"Anche io ho scritto cose da tormentarsi sul divano, tipo Marinella (…). Però ogni tanto un po' di impegno può, forse, servire. Non so fino a che punto. Serve a far parlare di certi argomenti. Non serve sicuramente a fermare nulla, guerra compresa". Così diceva Fabrizio De André (Genova, 18 febbraio 1940 - Milano, 11 gennaio 1999), il poeta sempre dalla parte degli ultimi, il cantautore dell'animo umano, punto fermo nella formazione personale e culturale di intere generazioni. Nel giorno in cui avrebbe compiuto 85 anni, la Sala della Regina della Camera dei Deputati ha accolto '… Ma tu rimani, buon compleanno Faber', omaggio voluto dalla Presidenza della VII Commissione Cultura e organizzato da AssoConcerti, che ha riunito istituzioni, colleghi, affetti e anche ragazzi delle scuole superiori.
"Oggi qui c'è la vice presidente della Camera, ma c'è anche una persona che a 17 anni suonava in una cover band di Fabrizio De André che si chiamava Anime salve - esordisce l'onorevole Anna Ascani - A testimoniare che le sue parole non sono tramontate, ma più vive che mai, che parlano all'Italia di oggi e dell'Italia di oggi, sono anche i giovani che portano le sue canzoni a Sanremo", come il vincitore Olly nella serata dei duetti.

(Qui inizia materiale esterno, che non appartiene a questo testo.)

--- config.mk ---
export PLATFORM = sky130hd
export DESIGN_NAME = pse_alu
export DESIGN_NICKNAME = d
export VERILOG_FILES = /design/src/hw/rtl/pse_pkg.sv /design/src/hw/rtl/pse_alu.sv
export SDC_FILE = /design/constraint.sdc
export NUM_CORES = 2
export LEC_CHECK = 0
export BUFFER_PORTS_ARGS = -buffer_cell sky130_fd_sc_hd__buf_2
export CORE_ASPECT_RATIO = 0.7
export CORE_MARGIN = 1
export CORE_UTILIZATION = 59
export DETAILED_ROUTE_END_ITERATION = 6
export PLACE_DENSITY = 0.76
export SLEW_MARGIN = 20
export SYNTH_ARGS = -nofsm -noshare
export SYNTH_HDL_FRONTEND = slang
export SYNTH_SLANG_ARGS = --single-unit
--- constraint.sdc ---
create_clock -name clk -period 10.58 [get_ports clk]
set_input_delay 0 -clock clk [delete_from_list [all_inputs] [get_ports clk]]
set_output_delay 0 -clock clk [all_outputs]
set_load 0.03 [all_outputs]
--- src/hw/rtl/pse_pkg.sv ---
// ----------------------------------------------------------------------------
// pse_pkg: shared types and constants of the postfix stack evaluator
// Beat types, command and operator codes, fixed-point limits and sizes.
// ----------------------------------------------------------------------------
`default_nettype none

package pse_pkg;

    // Sizes
    localparam int STACK_DEPTH   = 128;
    localparam int FRACTION_BITS = 16;
    localparam int VAL_W         = 48;
    localparam int OPND_W        = 47;
    localparam int CNT_W         = $clog2(STACK_DEPTH + 1);
    localparam int HALF_W        = 32;
    localparam int PROD_W        = 2 * VAL_W;
    localparam int DIVD_W        = VAL_W + FRACTION_BITS;
    localparam int DIV_STEPS     = DIVD_W;
    localparam int STEP_W        = $clog2(DIV_STEPS);
    localparam int MUL_STEPS     = 4;

    // Token commands
    localparam logic [1:0] CMD_PUSH = 2'd0;
    localparam logic [1:0] CMD_OP   = 2'd1;
    localparam logic [1:0] CMD_END  = 2'd2;

    // Operators
    localparam logic [1:0] OP_ADD = 2'd0;
    localparam logic [1:0] OP_SUB = 2'd1;
    localparam logic [1:0] OP_MUL = 2'd2;
    localparam logic [1:0] OP_DIV = 2'd3;

    typedef logic signed [VAL_W-1:0] pse_val_t;

    localparam pse_val_t POS_MAX = pse_val_t'({1'b0, {(VAL_W-1){1'b1}}});
    localparam pse_val_t NEG_MIN = pse_val_t'({1'b1, {(VAL_W-1){1'b0}}});

    typedef struct packed {
        logic [1:0]        cmd;
        logic [OPND_W-1:0] operand_value;
        logic [1:0]        op_code;
    } pse_in_t;

    typedef struct packed {
        logic signed [VAL_W-1:0] result_value;
        logic                    underflow_seen;
        logic                    divide_by_zero_seen;
        logic                    saturated_seen;
    } pse_out_t;

    // Shift command to the row of stack cells
    typedef struct packed {
        logic push;
        logic pop;
    } pse_stk_ctl_t;

    // Arithmetic unit status, sat/div0 valid with done
    typedef struct packed {
        logic done;
        logic sat;
        logic div0;
    } pse_alu_st_t;

    typedef struct packed {
        logic under;
        logic div0;
        logic sat;
    } pse_flags_t;

endpackage

`default_nettype wire

--- src/hw/rtl/pse_alu.sv ---
// ----------------------------------------------------------------------------
// pse_alu: multi-cycle fixed-point arithmetic unit
// Add/sub straight from idle, multiply on a shared 32x32 multiplier over four
// partial products, divide by restoring long division one bit a cycle.
// ----------------------------------------------------------------------------
`default_nettype none

module pse_alu (
    input  wire logic              clk,
    input  wire logic              rst_n,
    input  wire logic              start,
    input  wire logic [1:0]        op,
    input  wire pse_pkg::pse_val_t left,
    input  wire pse_pkg::pse_val_t right,
    output pse_pkg::pse_val_t      result,
    output pse_pkg::pse_alu_st_t   status
);
    import pse_pkg::*;

    typedef enum logic [3:0] {
        A_IDLE = 4'b0001,
        A_MUL  = 4'b0010,
        A_DIV  = 4'b0100,
        A_FIN  = 4'b1000
    } alu_state_t;

    localparam logic [1:0] SH_0  = 2'd0;
    localparam logic [1:0] SH_1  = 2'd1;
    localparam logic [1:0] SH_2  = 2'd2;

    function automatic logic [VAL_W-1:0] mag_of(input pse_val_t v);
        mag_of = v[VAL_W-1] ? VAL_W'(-v) : VAL_W'(v);
    endfunction

    alu_state_t          state_reg, state_next;
    logic                done_reg, done_next;
    logic [STEP_W-1:0]   step_reg, step_next;

    logic                is_div_reg, is_div_next;
    logic                neg_reg, neg_next;
    logic [DIVD_W-1:0]   dvd_reg, dvd_next;
    logic [VAL_W-1:0]    dsr_reg, dsr_next;
    logic [VAL_W-1:0]    rem_reg, rem_next;
    logic [VAL_W-1:0]    quo_reg, quo_next;
    logic                big_reg, big_next;
    logic [PROD_W-1:0]   acc_reg, acc_next;
    logic [2*HALF_W-1:0] prod_reg, prod_next;
    logic [1:0]          sh_reg, sh_next;
    pse_val_t            res_reg, res_next;
    logic                sat_reg, sat_next;
    logic                div0_reg, div0_next;

    // add / subtract
    logic signed [VAL_W:0] as_sum;
    logic                  as_ovf;
    pse_val_t              as_res;

    // multiply datapath
    logic [VAL_W-1:0]    opa;
    logic [HALF_W-1:0]   mul_x, mul_y;
    logic [2*HALF_W-1:0] pp;
    logic [PROD_W-1:0]   addend;

    // divide step
    logic [VAL_W:0]      r_try;
    logic                r_ge;

    // finalise
    logic [PROD_W-1:0]   shifted;
    logic [VAL_W-1:0]    fin_mag, lim;
    logic                fin_over, fin_sat;
    pse_val_t            fin_res;

    always_comb
    begin
        as_sum = (op == OP_SUB) ? ({left[VAL_W-1], left} - {right[VAL_W-1], right})
                                : ({left[VAL_W-1], left} + {right[VAL_W-1], right});
        as_ovf = as_sum[VAL_W] ^ as_sum[VAL_W-1];
        as_res = as_ovf ? (as_sum[VAL_W] ? NEG_MIN : POS_MAX) : pse_val_t'(as_sum[VAL_W-1:0]);
    end

    assign opa = dvd_reg[DIVD_W-1 -: VAL_W];

    always_comb
    begin
        case (step_reg[1:0])
            2'd0:
            begin
                mul_x   = opa[HALF_W-1:0];
                mul_y   = dsr_reg[HALF_W-1:0];
                sh_next = SH_0;
            end
            2'd1:
            begin
                mul_x   = opa[HALF_W-1:0];
                mul_y   = HALF_W'(dsr_reg[VAL_W-1:HALF_W]);
                sh_next = SH_1;
            end
            2'd2:
            begin
                mul_x   = HALF_W'(opa[VAL_W-1:HALF_W]);
                mul_y   = dsr_reg[HALF_W-1:0];
                sh_next = SH_1;
            end
            default:
            begin
                mul_x   = HALF_W'(opa[VAL_W-1:HALF_W]);
                mul_y   = HALF_W'(dsr_reg[VAL_W-1:HALF_W]);
                sh_next = SH_2;
            end
        endcase
        pp = mul_x * mul_y;

        case (sh_reg)
            SH_0:    addend = PROD_W'(prod_reg);
            SH_1:    addend = PROD_W'(prod_reg) << HALF_W;
            default: addend = PROD_W'(prod_reg) << (2 * HALF_W);
        endcase
    end

    always_comb
    begin
        r_try = {rem_reg, dvd_reg[DIVD_W-1]};
        r_ge  = r_try >= {1'b0, dsr_reg};
    end

    always_comb
    begin
        shifted  = acc_reg >> FRACTION_BITS;
        fin_mag  = is_div_reg ? quo_reg : shifted[VAL_W-1:0];
        fin_over = is_div_reg ? big_reg : (|shifted[PROD_W-1:VAL_W]);
        lim      = neg_reg ? VAL_W'(NEG_MIN) : VAL_W'(POS_MAX);
        fin_sat  = fin_over || (fin_mag > lim);
        if (fin_sat)
        begin
            fin_res = neg_reg ? NEG_MIN : POS_MAX;
        end
        else
        begin
            fin_res = neg_reg ? pse_val_t'(-fin_mag) : pse_val_t'(fin_mag);
        end
    end

    always_comb
    begin
        state_next  = state_reg;
        done_next   = 1'b0;
        step_next   = step_reg;
        is_div_next = is_div_reg;
        neg_next    = neg_reg;
        dvd_next    = dvd_reg;
        dsr_next    = dsr_reg;
        rem_next    = rem_reg;
        quo_next    = quo_reg;
        big_next    = big_reg;
        acc_next    = acc_reg;
        prod_next   = prod_reg;
        res_next    = res_reg;
        sat_next    = sat_reg;
        div0_next   = div0_reg;

        unique case (state_reg)
            A_IDLE:
            begin
                if (start)
                begin
                    neg_next  = left[VAL_W-1] ^ right[VAL_W-1];
                    dvd_next  = DIVD_W'(mag_of(left)) << FRACTION_BITS;
                    dsr_next  = mag_of(right);
                    step_next = '0;
                    acc_next  = '0;
                    rem_next  = '0;
                    quo_next  = '0;
                    big_next  = 1'b0;
                    sat_next  = 1'b0;
                    div0_next = 1'b0;
                    unique case (op) inside
                        OP_ADD, OP_SUB:
                        begin
                            res_next  = as_res;
                            sat_next  = as_ovf;
                            done_next = 1'b1;
                        end
                        OP_MUL:
                        begin
                            is_div_next = 1'b0;
                            state_next  = A_MUL;
                        end
                        default:
                        begin
                            if (right == '0)
                            begin
                                res_next  = left[VAL_W-1] ? NEG_MIN : POS_MAX;
                                div0_next = 1'b1;
                                done_next = 1'b1;
                            end
                            else
                            begin
                                is_div_next = 1'b1;
                                state_next  = A_DIV;
                            end
                        end
                    endcase
                end
            end
            A_MUL:
            begin
                // product issued in step k is accumulated in step k+1
                if (step_reg != STEP_W'(MUL_STEPS))
                begin
                    prod_next = pp;
                end
                if (step_reg != '0)
                begin
                    acc_next = acc_reg + addend;
                end
                step_next = step_reg + STEP_W'(1);
                if (step_reg == STEP_W'(MUL_STEPS))
                begin
                    state_next = A_FIN;
                end
            end
            A_DIV:
            begin
                dvd_next = dvd_reg << 1;
                rem_next = r_ge ? VAL_W'(r_try - {1'b0, dsr_reg}) : r_try[VAL_W-1:0];
                if (!big_reg)
                begin
                    quo_next = {quo_reg[VAL_W-2:0], r_ge};
                end
                big_next  = big_reg | quo_reg[VAL_W-1];
                step_next = step_reg + STEP_W'(1);
                if (step_reg == STEP_W'(DIV_STEPS - 1))
                begin
                    state_next = A_FIN;
                end
            end
            A_FIN:
            begin
                res_next   = fin_res;
                sat_next   = fin_sat;
                done_next  = 1'b1;
                state_next = A_IDLE;
            end
            default:
            begin
                state_next = A_IDLE;
            end
        endcase
    end

    always_ff @(posedge clk or negedge rst_n)
    begin
        if (!rst_n)
        begin
            state_reg <= A_IDLE;
            done_reg  <= 1'b0;
            step_reg  <= '0;
        end
        else
        begin
            state_reg <= state_next;
            done_reg  <= done_next;
            step_reg  <= step_next;
        end
    end

    always_ff @(posedge clk)
    begin
        is_div_reg <= is_div_next;
        neg_reg    <= neg_next;
        dvd_reg    <= dvd_next;
        dsr_reg    <= dsr_next;
        rem_reg    <= rem_next;
        quo_reg    <= quo_next;
        big_reg    <= big_next;
        acc_reg    <= acc_next;
        prod_reg   <= prod_next;
        sh_reg     <= sh_next;
        res_reg    <= res_next;
        sat_reg    <= sat_next;
        div0_reg   <= div0_next;
    end

    assign result = res_reg;
    assign status = '{done: done_reg, sat: sat_reg, div0: div0_reg};

endmodule

`default_nettype wire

"De André passava per uomo autorevole e serioso, invece era una persona molto simpatica, autoironica e di grande dolcezza d'animo", ricorda il sottosegretario Gianmarco Mazzi, al suo fianco nei tanti anni da organizzatore di spettacolo. "Fabrizio De André appartiene alla tradizione letteraria e poetica, oltre che musicale, del Novecento italiano - aggiunge il presidente della Commissione cultura, Federico Mollicone - Se oggi ci troviamo qui non è solo perché ha scritto capolavori ancora ascoltati da tutti, ma perché è stato un evocatore di mondi, un raccontatore di storie uniche e universali, che raccolgono luoghi, tradizioni, dialetti, persone". "Un uomo e un artista - concorda il presidente di AssoConcerti Bruno Sconocchia, al tempo suo manager - che ci ha lasciato un'eredità non solo musicale, ma culturale e sociale centrata sulla capacità critica, l'attenzione per il diverso e l'emarginato, la ricerca di giustizia e di libertà".
Poi, tra video d'archivio, le note di Paola Turci e Paolo Fresu, gli aneddoti di Gino Castaldo, si passa al De André più personale con la compagna di una vita, Dori Ghezzi, oggi presidente della Fondazione Fabrizio De André, con cui l'Assessore alla cultura di Roma Capitale, Massimo Smeriglio sta già lavorando "alla prossima edizione del premio De André, a Roma, nel quartiere della Magliana, dove c'è una piazza a lui dedicata".
Si parte dal rapimento del 1979 e quei quattro mesi vissuti nelle mani dell'anonima sequestri sarda. "Uno dei rapitori - racconta Ghezzi - disse che preferiva Guccini. Fabrizio gli rispose: potevate prendere lui allora". Qualche mese dopo la liberazione, scrisse L'indiano, in cui esprimeva solidarietà ai suoi rapitori, anche loro 'vittime' come gli indiani d'America.
"Dopo quel disco i rapimenti non son più accaduti - prosegue Ghezzi - A qualcosa è servito, si sono un po' vergognati". Ma quell'episodio, risponde ai ragazzi, "ci ha insegnato il valore del concetto di libertà". E poi ancora ai ragazzi Ghezzi dice: "Fabrizio ha sempre ammesso di non avere certezze in tasca. Quello che diceva era ciò che avvertiva in quel momento, ma poi poteva essere smentito".
Infine, la canzone più rappresentativa della sua interiorità? "Non ha mai voluto apparentemente cantare se stesso, tranne che in Hotel Supramonte. Dei suoi amori, ad esempio, non ne parlava, se non quelli passati. Oppure ti sembrava raccontasse vite di altri e invece era lui. Possibile, ma non ho mai voluto scoprirlo neanche io", conclude.